Figure: The List of Kernel Modules

There are two ways that a kernel module can be loaded. The first way is to use the insmod command to manually insert the module into the kernel.

The second, and much more clever way, is to load the module as it is needed; this is known as demand loading.

When the kernel discovers the need for a module, for example when the user mounts a file system that is not in the kernel, the kernel will request that the kernel daemon (kerneld) attempts to load the appropriate module.

The kernel daemon is a normal user process albeit with super user privileges. When it is started up, usually at system boot time, it opens up an Inter-Process Communication (IPC) channel to the kernel. This link is used by the kernel to send messages to the kerneld asking for various tasks to be performed.

Kerneld‘s major function is to load and unload kernel modules but it is also capable of other tasks such as starting up the PPP link over serial line when it is needed and closing it down when it is not. Kerneld does not perform these tasks itself, it runs the neccessary programs such as insmod to do the work. Kerneld is just an agent of the kernel, scheduling work on its behalf.

The insmod utility must find the requested kernel module that it is to load. Demand loaded kernel modules are normally kept in /lib/modules/kernel-version. The kernel modules are linked object files just like other programs in the system except that they are linked as a relocatable images. That is, images that are not linked to run from a particular address. They can be either a.out or elf format object files. insmod makes a privileged system call to find the kernel’s exported symbols.

These are kept in pairs containing the symbol’s name and its value, for example its address. The kernel‘s exported symbol table is held in the first module data structure in the list of modules maintained by the kernel and pointed at by the module_list pointer.

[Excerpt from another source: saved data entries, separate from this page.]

**src/hw/rtl/hcbp_pkg.sv**
```systemverilog
`timescale 1ns / 1ps
// ----------------------------------------------------------------------------
// hcbp_pkg
// Shared types, codes and sizes of the Huffman code bit packer.
// ----------------------------------------------------------------------------
package hcbp_pkg;

  // Table and code sizes
  localparam int MAX_CODE_LEN = 32;
  localparam int SYMBOL_COUNT = 256;
  localparam int SYM_W        = 8;
  localparam int CODE_W       = 32;
  localparam int LEN_W        = 6;
  localparam int BYTE_W       = 8;
  localparam int VB_W         = 4;
  localparam int PEND_W       = BYTE_W - 1;
  localparam int PCNT_W       = 3;
  localparam int TBL_IDX_W    = (SYMBOL_COUNT > 1) ? $clog2(SYMBOL_COUNT) : 1;

  // Longest code that is kept: bounded by the parameter and by the word width
  localparam int LEN_LIM      = (MAX_CODE_LEN < CODE_W) ? MAX_CODE_LEN : CODE_W;

  // Bytes one encode can complete, and the aligned accumulator width
  localparam int MAX_BYTES    = (PEND_W + CODE_W) / BYTE_W;
  localparam int ACC_W        = (MAX_BYTES + 1) * BYTE_W;
  localparam int CNT_W        = $clog2(MAX_BYTES + 1);

  // Item kinds; the fourth code is ignored
  localparam logic [1:0] KIND_LOAD   = 2'd0;
  localparam logic [1:0] KIND_ENCODE = 2'd1;
  localparam logic [1:0] KIND_FLUSH  = 2'd2;

  // One code table entry
  typedef struct packed {
    logic [CODE_W-1:0] word;
    logic [LEN_W-1:0]  len;
  } entry_t;

  // Bytes handed from the packer to the emitter
  typedef struct packed {
    logic [MAX_BYTES-1:0][BYTE_W-1:0] bytes;
    logic [CNT_W-1:0]                 count;
    logic [VB_W-1:0]                  vb;
  } group_t;

endpackage

```
**src/hw/rtl/hcbp_if.sv**
```systemverilog


interface hcbp_out_if;
  logic                              valid;
  logic                              ready;
  logic [hcbp_pkg::BYTE_W-1:0]       packed_byte;
  logic [hcbp_pkg::VB_W-1:0]         valid_bits;
  logic                              last;

  modport source (output valid, packed_byte, valid_bits, last, input ready);
  modport sink   (input valid, packed_byte, valid_bits, last, output ready);
endinterface

```
**src/hw/rtl/hcbp_byte_emitter.sv**
```systemverilog
`timescale 1ns / 1ps
// ----------------------------------------------------------------------------
// hcbp_byte_emitter
// Result register: shifts a group of bytes out one transfer at a time.
// ----------------------------------------------------------------------------
module hcbp_byte_emitter (
  input  logic             clk,
  input  logic             rst,
  input  logic             grp_valid,
  output logic             grp_ready,
  input  hcbp_pkg::group_t grp,
  hcbp_out_if.source       out_ch
);

  logic [hcbp_pkg::MAX_BYTES-1:0][hcbp_pkg::BYTE_W-1:0] bytes;
  logic [hcbp_pkg::CNT_W-1:0]                          cnt;
  logic [hcbp_pkg::VB_W-1:0]                           vb;
  logic                                                out_fire;

  assign out_fire  = out_ch.valid && out_ch.ready;
  assign grp_ready = (cnt == '0) || ((cnt == hcbp_pkg::CNT_W'(1)) && out_ch.ready);

  assign out_ch.valid       = (cnt != '0);
  assign out_ch.packed_byte = bytes[0];
  assign out_ch.valid_bits  = vb;
  assign out_ch.last        = (cnt == hcbp_pkg::CNT_W'(1));

  // Count the bytes still to send
  always_ff @(posedge clk) begin
    if (rst) begin
      cnt <= '0;
    end else if (grp_valid && grp_ready) begin
      cnt <= grp.count;
    end else if (out_fire) begin
      cnt <= cnt - hcbp_pkg::CNT_W'(1);
    end
  end

  // Load a new group or drop the byte just sent
  always_ff @(posedge clk) begin
    if (grp_valid && grp_ready) begin
      bytes <= grp.bytes;
      vb    <= grp.vb;
    end else if (out_fire) begin
      for (int k = 0; k < hcbp_pkg::MAX_BYTES - 1; k++) begin
        bytes[k] <= bytes[k+1];
      end
      bytes[hcbp_pkg::MAX_BYTES-1] <= '0;
    end
  end

endmodule

```
**src/flat_wrapper.sv**
```systemverilog
// flat-port wrapper written by rule: the top's interface ports become plain ports
module hcbp_byte_emitter_flat 
  (clk, rst, grp_valid, grp_ready, grp, out_ch_valid, out_ch_packed_byte, out_ch_valid_bits, out_ch_last, out_ch_ready);
  hcbp_out_if out_ch_i ();
  input  logic clk;
  input  logic rst;
  input  logic grp_valid;
  output logic grp_ready;
  input  hcbp_pkg::group_t grp;
  output wire logic [$bits(out_ch_i.valid)-1:0] out_ch_valid;
  output wire logic [$bits(out_ch_i.packed_byte)-1:0] out_ch_packed_byte;
  output wire logic [$bits(out_ch_i.valid_bits)-1:0] out_ch_valid_bits;
  output wire logic [$bits(out_ch_i.last)-1:0] out_ch_last;
  input wire logic [$bits(out_ch_i.ready)-1:0] out_ch_ready;
  assign out_ch_valid = out_ch_i.valid;
  assign out_ch_packed_byte = out_ch_i.packed_byte;
  assign out_ch_valid_bits = out_ch_i.valid_bits;
  assign out_ch_last = out_ch_i.last;
  assign out_ch_i.ready = out_ch_ready;
  hcbp_byte_emitter u_core (.clk(clk), .rst(rst), .grp_valid(grp_valid), .grp_ready(grp_ready), .grp(grp), .out_ch(out_ch_i));
endmodule
```
**config.mk**
```make
export PLATFORM = sky130hd
export DESIGN_NAME = hcbp_byte_emitter_flat
export DESIGN_NICKNAME = d
export VERILOG_FILES = /design/src/hw/rtl/hcbp_pkg.sv /design/src/hw/rtl/hcbp_if.sv /design/src/hw/rtl/hcbp_byte_emitter.sv /design/src/flat_wrapper.sv
export SDC_FILE = /design/constraint.sdc
export NUM_CORES = 1
export LEC_CHECK = 0
export BUFFER_PORTS_ARGS = -buffer_cell sky130_fd_sc_hd__buf_4
export CORE_MARGIN = 5
export CORE_UTILIZATION = 50
export CTS_CLUSTER_DIAMETER = 120
export DETAILED_ROUTE_END_ITERATION = 7
export PLACE_DENSITY_LB_ADDON = 0.25
export SLEW_MARGIN = 10
export SYNTH_ARGS = -nofsm -noshare
export SYNTH_HDL_FRONTEND = slang
export SYNTH_SLANG_ARGS = --single-unit
```
**constraint.sdc**
```tcl
create_clock -name clk -period 2.3 [get_ports clk]
set_input_delay 0.115 -clock clk [delete_from_list [all_inputs] [get_ports clk]]
set_output_delay 0.115 -clock clk [all_outputs]
set_load 0.05 [all_outputs]
```
Word-level counts from Yosys, hierarchy flattened
Index checks and enable logic that the tools add are counted.
Widths: inputs -> output; s select.
{"block": "totals", "output_inout_bits": 15, "memories": 0, "latch_bits": 0, "mem_bits_rw": 0, "register_bits": 39, "rom_bits": 0, "word_cells": 19}
{"block": "op_classes", "add_sub_neg": 1, "n_bitwise": 0, "muxes": 4, "n_lt_le_gt_ge": 0, "mul": 0, "eq_ne": 1, "n_reduce_logical": 7, "n_div": 0, "shifts": 0}
{"operator": "$mux 32", "count": 2}
{"operator": "$mux 3", "count": 2}
{"operator": "$eq 3x1->1 const B", "count": 1}
{"operator": "$logic_and 1x1->1", "count": 3}
{"operator": "$logic_not 3->1", "count": 1}
{"operator": "$reduce_bool 3->1", "count": 1}
{"operator": "$sub 3x1->3 const B", "count": 1}
{"operator": "$reduce_bool 2->1", "count": 1}
{"operator": "$logic_or 1x1->1", "count": 1}

Logic depth before layout (Yosys ltp)
Gate-level depths: netlist (run 1).
{"block": "logic_depth", "depth_word": 5, "ltp_mapped": 8, "mapped_depth_nobuf": 6}

Worst setup path before layout (run 1)
Ideal clock, no wire load.
{"block": "synth_timing", "path_type": "register to register", "startpoint": "register u_core.cnt[0] (netlist name)", "endpoint": "register u_core.bytes[10] (netlist name), enable pin", "t_required_ps": 1913, "stages_incl_launch_ff": 6, "synth_period_minus_slack_ps": 2012, "n_path_buf": 0, "setup_slack_ps": 288, "t_arrival_ps": 1626, "path_cell_list": "dfxtp_1 -> inv_1 -> ha_1 -> nor2b_2 -> mux2i_1 -> inv_1"}
{"block": "synth_via", "elab_chain_cells": 5}
{"item": "start, declared", "line_no": "hcbp_byte_emitter.sv:16", "rtl": "logic [hcbp_pkg::CNT_W-1:0] cnt;"}
{"item": "start signal, assigned", "line_no": "hcbp_byte_emitter.sv:33", "rtl": "cnt <= grp.count;"}
{"item": "start signal, assigned", "line_no": "hcbp_byte_emitter.sv:35", "rtl": "cnt <= cnt - hcbp_pkg::CNT_W'(1);"}
{"item": "$eq 3x1->1", "line_no": "hcbp_byte_emitter.sv:21", "rtl": "assign grp_ready = (cnt == '0) || ((cnt == hcbp_pkg::CNT_W'(1)) && out_ch.ready);"}
{"item": "$logic_and 1x1->1", "line_no": "hcbp_byte_emitter.sv:21"}
{"item": "$logic_or 1x1->1", "line_no": "hcbp_byte_emitter.sv:21"}
{"item": "$logic_and 1x1->1", "line_no": "hcbp_byte_emitter.sv:41", "rtl": "if (grp_valid && grp_ready) begin"}
{"item": "$reduce_bool 2->1 (no source line) *"}
{"item": "end signal, assigned", "line_no": "hcbp_byte_emitter.sv:42", "rtl": "bytes <= grp.bytes;"}
{"item": "end signal, assigned by index", "line_no": "hcbp_byte_emitter.sv:46", "rtl": "bytes[k] <= bytes[k+1];"}
{"item": "end, declared", "line_no": "hcbp_byte_emitter.sv:15", "rtl": "logic [hcbp_pkg::MAX_BYTES-1:0][hcbp_pkg::BYTE_W-1:0] bytes;"}
Mark *: on every way between the ends. The rest lies on a longest branch, timed or not.
A chain may end at the register's enable or synchronous reset.

Worst setup path in the final report (run 1)
{"block": "layout_timing", "startpoint": "register u_core.cnt[1] (netlist name)", "endpoint": "register u_core.bytes[16] (netlist name), data pin"}
{"block": "layout_via", "elab_chain_cells": 5}
{"item": "$eq 3x1->1", "line_no": "hcbp_byte_emitter.sv:21"}
{"item": "$logic_and 1x1->1", "line_no": "hcbp_byte_emitter.sv:21"}
{"item": "$logic_or 1x1->1 *", "line_no": "hcbp_byte_emitter.sv:21"}
{"item": "$logic_and 1x1->1 *", "line_no": "hcbp_byte_emitter.sv:41"}
{"item": "$mux 32 *", "line_no": "hcbp_byte_emitter.sv:41"}
Marked as above.

==> results of run 1 <==
==> state kept, by name, summed over array words and instances (netlist names) <==
signal / flops
u_core.bytes: 24
u_core.cnt: 3
u_core.out_ch.packed_byte: 8
u_core.out_ch.valid_bits: 4
==> routing by layer <==
layer	share of wire, %	vias to the layer above
li1	-	520
met1	38	465
met2	48	46
met3	11	6
met4	2.5	0
met5	0	-
==> path summary, 6_finish.rpt <==
check                              startpoint               end  slack, ns  cells past startpoint
worst max-delay path            u_core.cnt[1]  u_core.bytes[16]       0.37                      6
worst max register to register  u_core.cnt[1]  u_core.bytes[16]       0.37                      6
worst min register to register  u_core.cnt[1]     u_core.cnt[1]       0.56                      2
worst min-delay path                   grp[4]     u_core.cnt[0]       0.02                      3
==> kinds of logic (layout without fill, tap and decap cells) <==
group                    count (synthesis)  count (layout)  synth area share, %
adder cells (fa/ha/maj)                  3               3                 2.12
multiplexers                            25              25                 15.8
flip-flops                              39              39                 64.3
AND/OR/NAND/NOR                         20              20                 6.91
AO/OA/AOI/OAI                            7               7                 3.81
buffers and inverters                   18              78                 7.05
==> worst max-delay path: cells and delay by family (launching register included) <==
| kind | cells | cell delay, ns |
|---|---|---|
| buffers and inverters | 2 | 0.47 |
| muxes | 1 | 0.39 |
| DFF | 1 | 0.32 |
| adders and majority gates | 1 | 0.22 |
| and+or+nand+nor | 1 | 0.19 |
| AOI/OAI and AO/OA | 1 | 0.11 |
==> metrics by stage <==
step	util [%]	hold WS, ns
final	67.3	0.0199
after global routing	67.3	0.00687
after CTS	67.3	0.00896
after detailed placement	64.5	0.295
after global placement	64.5	0.294
after floorplan	-	0.184
==> power by group through the flow <==
stage          clock [mW]  sequential [mW]  combinational, mW
5_1_grt             0.354             1.25               1.28
4_1_cts             0.325             1.23               1.21
2_1_floorplan           0             1.27              0.949
3_5_place_dp            0             1.25               1.20
3_3_place_gp            0             1.24               1.17
6_report            0.309             1.22               1.19
==> timing repair <==
item                      in CTS  in global routing
gates resized for setup        0                  0
hold buffers                   5                  0
hold endpoints to repair       7                  0
==> placed cells by master (no fill, tap or decap), drive strengths merged, types with 3 or more instances in the layout <==
cell type    Yosys  layout
ha               3       3
buf             12      60
mux2            24      24
nand2            4       4
edfxtp          36      36
dfxtp            3       3
nor2b            4       4
dlygate4sd3      0       5
clkbuf           0       5
inv              6       6
and2             8       8
==> area by class of cell <==
type                    instances  area [um2]  area share [%]
clock inverters                 2        8.76           0.384
repair buffers                 65         500            21.9
flip-flops and latches         39        1140            50.0
inverters                       6        22.5           0.987
well taps                      46        57.6            2.52
clock buffers                   5        37.5            1.64
multi-input cells              55         514            22.5
==> summary.md, run 1 <==
| Metric | Value |
|---|---|
| Status | finished, final reports clean |
| Layout cell share with drive strength beyond 1 | 55.2% |
| Global-route wire length before repair | 4.78 mm |
| Worst Hold Class | input port to register |
| Area grow syn2layout | 28.6% |
| Final ANT Viol Nets | 0 |
| Pre-CTS WS | 0.379 ns |
| Worst-path maximum fanout | 31 |
| Max clock buf depth | 2 |
| Seq/Total Area, Yosys | 64.3% |
| Vias | 1037 |
| Final-stage net count | 218 |
| Pwr Density | 1200 nW/um2 |
| Grt met3 use | around 6.5% |
| Final setup fails | 0 |
| Initial antenna violation count | 0 |
| Drt total wl | 2.96 mm |
| Total power | between 2 and 3 mW |
| Seq pwr share | between 40% and 50% |
| CTS tree | done |
| Gr ovfl total | 0 |
| Worst EP required | approximately 2.4 ns |
| Commonest cells in the netlist | edfxtp_1 (36), mux2_2 (24), and2_1 (8), buf_4 (8), inv_1 (6) |
| Largest net degree at the start of global routing | 33 |
| Layout filler cell count | 266 |
| Max-slew violation count | 0 |
| Post-synth EDFFs | 36 |
| Ys Warns | 0 |
| Clock Pin Slew Worst Setup and Hold Paths | 0.10 ns |
| Vias in the first global route | between 1000 and 1500 |
| Post-synth top area cell | edfxtp_1 |
| CP peak stage delay | 0.39 ns |
| Synth Flop Type | edfxtp_1 |
| Die W | 69.6 um |
| CP max-delay cell | mux2_2 |
| N_diodes | 0 |
| Crit share post-route | 84.0% |
| Max-cap violations | 0 |
| Total track usage | 12.9% |
| H-tree depth | 2 |
| Buffers on Ports | 57 |
| # IOs | between 50 and 60 |
| Crit start category | register |
| Row count | 21 |
| DRC | 0 |
| GR peak layer | met2 |
| Sum of negative setup slack | 0 ns |
| RSZ-0062 raised after global routing | false |
| Sw frac | 36.2% |
| Total core area | 3390 um2 |
| CP Cell Sequence | inv_1 > ha_1 > a21oi_1 > nor3b_4 > buf_4 > mux2_2 |
| Post-synthesis async set-or-reset flop share | 0% |
| Routability cong. | 0.703 |
| Clock latency on the worst-skew pair | 0.34 ns |
| Fmax | a little over 500 MHz |
| CP arrival | 2.04 ns |
| Pleak | 0.937 nW |
| Final Worst Setup Slack | 0.367 ns |
| WL/cell | 13.6 um |
| 1st-pass router iterations | 4 |
| P_sw | 0.988 mW |
| Met2 Usage GRT | between 15 and 20% |
| Worst Tran Pin Value | 0.395 ns |
| Area of the die | 4840 um2 |
| Final cell count without fillers | 218 |
| Top area cells in the synthesized netlist | edfxtp_1 (61%), mux2_2 (15%), dfxtp_1 (3.4%) |
| Most frequent cell after synthesis | edfxtp_1 |
| Fin crit period | 1.93 ns |
| Clock share of power | a little under an eighth |
| Dpl hpwl | 2.14 mm |
| Final instance area | 2280 um2 |
| Peak VDD IR | approximately 0.72 mV |
| Initial Util | between 50% and 60% |
| Critical path type | register to register |
| Int Pwr | 1.74 mW |
| Syn_area_per_cell | 15.8 um2 |
| #FFs+latches synth | 39 |
| Num CTS Buffers | 5 |
| Synth Net Count | 158 |
| Synth Cell Area | 1770 um2 |
| First DRT Iteration DRCs | 54 |
| Met1 global-route usage | 14.4% |
| Worst Setup End Kind | register |
| Distinct cells, synth | 25 |
| Post-synth top area share | 60.9% |
| Placed Area | 2190 um2 |
| CTS root buf | clkbuf_4 |
| Placed Cells | between 200 and 250 |
| Final Skew | 0.00943 ns |
| Comb power frac | about 44% |
| Final Hold Violating Endpoints | 0 |
| Synthesized instance count | 112 |
| Die H | 69.6 um |
| Clock sink count | 39 |
| Relative slew slack | 72.9% |
| Post-CTS setup buffer count | 0 |
| Avg Vias per Cell | 4.76 |
(Power assumes the default switching activity.)
==> inputs of run 2 (changes only) <==
==> constraint.sdc (replaced) <==
create_clock -name clk -period 2 [get_ports clk]
set_input_delay 0.1 -clock clk [delete_from_list [all_inputs] [get_ports clk]]
set_output_delay 0.1 -clock clk [all_outputs]
set_load 0.05 [all_outputs]
==> run 2 against run 1 <==
Total power rose by 19%. Setup slack worse by 0.22 ns. Non-clock buffer count grew 1. Sequential share of layout area down 1.5 points. Die area stayed put. Utilization is 2.0 points higher. Hold slack improved by 0.026 ns. Register-to-register slack got worse by 0.22 ns. Critical path depth is the same. Critical path type unchanged. Largest cell class unchanged. Largest power group is now combinational logic.
==> summary.md, run 2 (same netlist as run 1, synthesis figures left out) <==
| Metric | Value |
|---|---|
| Status | finished, final reports clean |
| Most frequent cells in the layout | buf_4 (57), edfxtp_1 (36), mux2_2 (24) |
| Peak VDD IR | ~0.62 mV |
| Critical path type | register to register |
| Num CTS Buffers | 5 |
| CTS tree | done |
| Dpl hpwl | 2.30 mm |
| H-tree depth | 2 |
| Area of the die | between 4000 and 5000 um2 |
| Final cell count without fillers | 219 |
| Area grow syn2layout | 32.5% |
| DRC | 0 |
| CP arrival | 1.94 ns |
| Row count | 21 |
| Die H | 69.6 um |
| Clock latency on the worst-skew pair | roughly 0.33 ns |
| Vias | 1056 |
| Max-slew violation count | 0 |
| 1st-pass router iterations | 4 |
| Reg with most FFs | u_core.bytes |
| Sum of negative setup slack | 0 ns |
| Total core area | around 3400 um2 |
| First DRT Iteration DRCs | 61 |
| Max FFs per register | 24 |
| Final setup fails | 0 |
| Initial antenna violation count | 0 |
| Relative slew slack | 74.9% |
| Crit start category | register |
| Clock sink count | 39 |
| Crit share post-route | 92.5% |
| WL/cell | 14.2 um |
| RSZ-0062 raised after global routing | false |
| Initial Util | 52.3% |
| Final Core Density | between 60% and 70% |
| Buffers on Ports | 57 |
| Clock Pin Slew Worst Setup and Hold Paths | about 0.10 ns |
| Commonest non-fill, non-tap cell in the layout | buf_4 |
| Worst-path maximum fanout | 23 |
| Fmax | 540 MHz |
| Cts repair resizes | 0 |
| Hold_buf cts | 6 |
| Layout cell share with drive strength beyond 1 | 56.1% |
| Max-cap violations | 0 |
| N_diodes | 0 |
| Pwr Density | 1380 nW/um2 |
| Pleak | 0.953 nW |
| Max clock buf depth | 2 |
| Worst EP required | approximately 2.1 ns |
| Fin crit period | 1.85 ns |
| Final ANT Viol Nets | 0 |
| CTS root buf | clkbuf_4 |
| Final-stage net count | about 220 |
| Vias in the first global route | around 1200 |
| Gr ovfl total | 0 |
| Drt total wl | 3.11 mm |
| Largest net degree at the start of global routing | 33 |
| Die W | 69.6 um |
| Global-route wire length before repair | 5.24 mm |
| Placed Cells | 206 |
| Avg Vias per Cell | 4.82 |
| Worst Hold Class | input port to register |
| Routability cong. | 0.718 |
| Worst Setup End Kind | register |
| Final Hold Violating Endpoints | 0 |
| Final Skew | 0.00374 ns |
| Post-CTS setup buffer count | 0 |
| Total track usage | 14.1% |
| Worst Tran Pin Value | around 0.37 ns |
| # IOs | 58 |
-- run 2: cell types whose count changed in the layout (fill, tap and decap cells not counted), sizes merged --
cell,before,now
inv,6,5
dlygate4sd3,5,6
clkinvlp,0,1
-- run 2: where the power goes --
| part | internal [mW] | switching [mW] |
|---|---|---|
| Combinational | 0.632 | 0.854 |
| Sequential | 1.32 | 0.0916 |
| Clock | 0.125 | 0.230 |
-- run 2: final cells by class --
cell class,instances,area (um2)
clock buffers,5,37.5
clock inverters,2,8.76
fillers,231,1040
inverters,6,26.3
multi-input cells,55,532
flip-flops and latches,39,1140
well taps,46,57.6
repair buffers,66,548
-- run 2: path summary, 6_finish.rpt --
path	cells after the start	to	startpoint	slack [ns]
hold reg to reg	2	u_core.cnt[1]	u_core.cnt[1]	0.54
setup / recovery	6	u_core.bytes[18]	u_core.cnt[0]	0.15
setup reg to reg	6	u_core.bytes[18]	u_core.cnt[0]	0.15
hold / removal	2	u_core.bytes[27]	grp[34]	0.05
-- run 2: through the flow --
step	instance area (um2)	hold WS, ns	worst slack (ns)	power, mW
after CTS	2350	0.0268	0.140	3.30
after global placement	2240	0.278	0.230	2.87
after detailed placement	2240	0.279	0.165	2.93
final	2350	0.0464	0.149	3.26
after floorplan	1800	0.169	0.0229	2.59
after global routing	2350	0.0267	0.0621	3.43
-- run 2: critical path, cell delays in order (launching register included) --
cell and delay (ns):
dfxtp_1 0.34, inv_1 0.11, ha_1 0.22, a21oi_1 0.08, nor3b_4 0.30, buf_12 0.20, mux2_2 0.35
-- run 2: routing by layer --
| layer | global-route usage [%] | part of all wire [%] | vias to the layer above |
|---|---|---|---|
| li1 | - | - | 522 |
| met1 | 15.3 | 39 | 485 |
| met2 | 24.0 | 51 | 42 |
| met3 | 5.36 | 8.1 | 7 |
| met4 | 6.51 | 1.9 | 0 |
| met5 | 0 | 0 | - |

Only specifically entered symbols are added into the table, which is built when the kernel is compiled and linked, not every symbol in the kernel is exported to its modules. An example symbol is ``request_irq'' which is the kernel routine that must be called when a driver wishes to take control of a particular system interrupt. In my current kernel, this has a value of 0x0010cd30. You can easily see the exported kernel symbols and their values by looking at /proc/ksyms or by using the ksyms utility. The ksyms utility can either show you all of the exported kernel symbols or only those symbols exported by loaded modules. insmod reads the module into its virtual memory and fixes up its unresolved references to kernel routines and resources using the exported symbols from the kernel. This fixing up takes the form of patching the module image in memory. insmod physically writes the address of the symbol into the appropriate place in the module.

When insmod has fixed up the module’s references to exported kernel symbols,it asks the kernel for enough space to hold the new kernel, again using a privileged system call. The kernel allocates a new module data structure and enough kernel memory to hold the new module and puts it at the end of the kernel modules list. The new module is marked as UNINITIALIZED.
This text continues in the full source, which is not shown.